(THE DATA Opens)

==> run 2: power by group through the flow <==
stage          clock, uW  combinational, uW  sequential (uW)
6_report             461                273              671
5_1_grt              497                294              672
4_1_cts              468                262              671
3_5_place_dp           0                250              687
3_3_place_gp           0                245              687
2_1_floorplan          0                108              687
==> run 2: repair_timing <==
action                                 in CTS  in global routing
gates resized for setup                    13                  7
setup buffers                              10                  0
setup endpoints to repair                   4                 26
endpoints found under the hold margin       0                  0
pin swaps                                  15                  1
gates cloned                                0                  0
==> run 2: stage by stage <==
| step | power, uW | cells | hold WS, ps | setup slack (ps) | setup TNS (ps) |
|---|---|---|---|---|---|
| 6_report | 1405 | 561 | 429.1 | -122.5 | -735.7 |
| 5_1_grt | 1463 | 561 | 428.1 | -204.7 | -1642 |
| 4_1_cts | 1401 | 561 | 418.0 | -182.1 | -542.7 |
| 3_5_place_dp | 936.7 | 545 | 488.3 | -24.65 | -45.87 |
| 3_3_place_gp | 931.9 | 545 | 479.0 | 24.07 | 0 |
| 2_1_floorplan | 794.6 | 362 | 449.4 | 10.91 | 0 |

(THE DATA Closes)

**INSTRUCTIONS FOR THE TASK**.
Please copy the line holding "-182.1 | -542.7 |" and all lines after it to the end of the records, exactly, and nothing else.

**RESULT BELOW**.
| 4_1_cts | 1401 | 561 | 418.0 | -182.1 | -542.7 |
| 3_5_place_dp | 936.7 | 545 | 488.3 | -24.65 | -45.87 |
| 3_3_place_gp | 931.9 | 545 | 479.0 | 24.07 | 0 |
| 2_1_floorplan | 794.6 | 362 | 449.4 | 10.91 | 0 |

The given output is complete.